--- src/rtl/fifo_enq_arbiter.sv ---
`default_nettype none
// ============================================================================
// Module   : fifo_enq_arbiter
// Brief    : Round-robin arbiter sharing one FIFO enqueue port among N_REQ
//            requesters, holding a stalled grant until it transfers.
// Revision : 1.0
// ============================================================================
module fifo_enq_arbiter #(
    parameter int N_REQ       = 4,
    parameter int ENTRY_WIDTH = 32
) (
    input  logic                         clk,
    input  logic                         rst_aL,
    input  logic [N_REQ-1:0]             req_valid,
    output logic [N_REQ-1:0]             req_ready,
    input  logic [N_REQ*ENTRY_WIDTH-1:0] req_data,
    output logic                         out_valid,
    input  logic                         out_ready,
    output logic [ENTRY_WIDTH-1:0]       out_data,
    output logic [$clog2(N_REQ)-1:0]     grant_id,
    output logic [7:0]                   stall_count
);

    localparam int ID_WIDTH = $clog2(N_REQ);

    logic [ID_WIDTH-1:0] prio_ptr_q,    prio_ptr_d;
    logic                locked_q,      locked_d;
    logic [ID_WIDTH-1:0] lock_id_q,     lock_id_d;
    logic [7:0]          stall_count_q, stall_count_d;

    logic [ID_WIDTH-1:0] scan_idx;
    logic [ID_WIDTH-1:0] rr_id;
    logic                rr_found;
    logic [ID_WIDTH-1:0] sel_id;
    logic                xfer;
    logic                stall;

    // Round-robin scan starting just after the last-served requester.
    always_comb begin
        scan_idx = '0;
        rr_id    = '0;
        rr_found = 1'b0;
        for (int k = 1; k <= N_REQ; k++) begin
            scan_idx = ID_WIDTH'((int'(prio_ptr_q) + k) % N_REQ);
            if (!rr_found && req_valid[scan_idx]) begin
                rr_id    = scan_idx;
                rr_found = 1'b1;
            end
        end
    end

    always_comb begin
        sel_id    = locked_q ? lock_id_q : rr_id;
        out_valid = locked_q ? req_valid[lock_id_q] : (|req_valid);
        out_data  = req_data[int'(sel_id)*ENTRY_WIDTH +: ENTRY_WIDTH];
        grant_id  = out_valid ? sel_id : '0;
        xfer      = out_valid & out_ready;
        stall     = out_valid & ~out_ready;
        req_ready = xfer ? (N_REQ'(1) << sel_id) : '0;
    end

    always_comb begin
        prio_ptr_d    = prio_ptr_q;
        locked_d      = locked_q;
        lock_id_d     = lock_id_q;
        stall_count_d = stall_count_q;
        if (xfer) begin
            prio_ptr_d = sel_id;
            locked_d   = 1'b0;
        end else if (stall) begin
            locked_d  = 1'b1;
            lock_id_d = sel_id;
        end else begin
            // A locked requester that withdrew its request releases the lock.
            locked_d = 1'b0;
        end
        if (stall && (stall_count_q != 8'hFF)) begin
            stall_count_d = stall_count_q + 8'd1;
        end
    end

    always_ff @(posedge clk or negedge rst_aL) begin
        if (!rst_aL) begin
            prio_ptr_q    <= ID_WIDTH'(N_REQ - 1);
            locked_q      <= 1'b0;
            lock_id_q     <= '0;
            stall_count_q <= '0;
        end else begin
            prio_ptr_q    <= prio_ptr_d;
            locked_q      <= locked_d;
            lock_id_q     <= lock_id_d;
            stall_count_q <= stall_count_d;
        end
    end

    assign stall_count = stall_count_q;

endmodule
`default_nettype wire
==========
■ What you need to do
For this task, write out exactly the lines of the entries above, starting at the line with "parameter int N_REQ" and ending at the line with "lock_id_q : rr_id;", both included, and no others.

■ Finished task
    parameter int N_REQ       = 4,
    parameter int ENTRY_WIDTH = 32
) (
    input  logic                         clk,
    input  logic                         rst_aL,
    input  logic [N_REQ-1:0]             req_valid,
    output logic [N_REQ-1:0]             req_ready,
    input  logic [N_REQ*ENTRY_WIDTH-1:0] req_data,
    output logic                         out_valid,
    input  logic                         out_ready,
    output logic [ENTRY_WIDTH-1:0]       out_data,
    output logic [$clog2(N_REQ)-1:0]     grant_id,
    output logic [7:0]                   stall_count
);

    localparam int ID_WIDTH = $clog2(N_REQ);

    logic [ID_WIDTH-1:0] prio_ptr_q,    prio_ptr_d;
    logic                locked_q,      locked_d;
    logic [ID_WIDTH-1:0] lock_id_q,     lock_id_d;
    logic [7:0]          stall_count_q, stall_count_d;

    logic [ID_WIDTH-1:0] scan_idx;
    logic [ID_WIDTH-1:0] rr_id;
    logic                rr_found;
    logic [ID_WIDTH-1:0] sel_id;
    logic                xfer;
    logic                stall;

    // Round-robin scan starting just after the last-served requester.
    always_comb begin
        scan_idx = '0;
        rr_id    = '0;
        rr_found = 1'b0;
        for (int k = 1; k <= N_REQ; k++) begin
            scan_idx = ID_WIDTH'((int'(prio_ptr_q) + k) % N_REQ);
            if (!rr_found && req_valid[scan_idx]) begin
                rr_id    = scan_idx;
                rr_found = 1'b1;
            end
        end
    end

    always_comb begin
        sel_id    = locked_q ? lock_id_q : rr_id;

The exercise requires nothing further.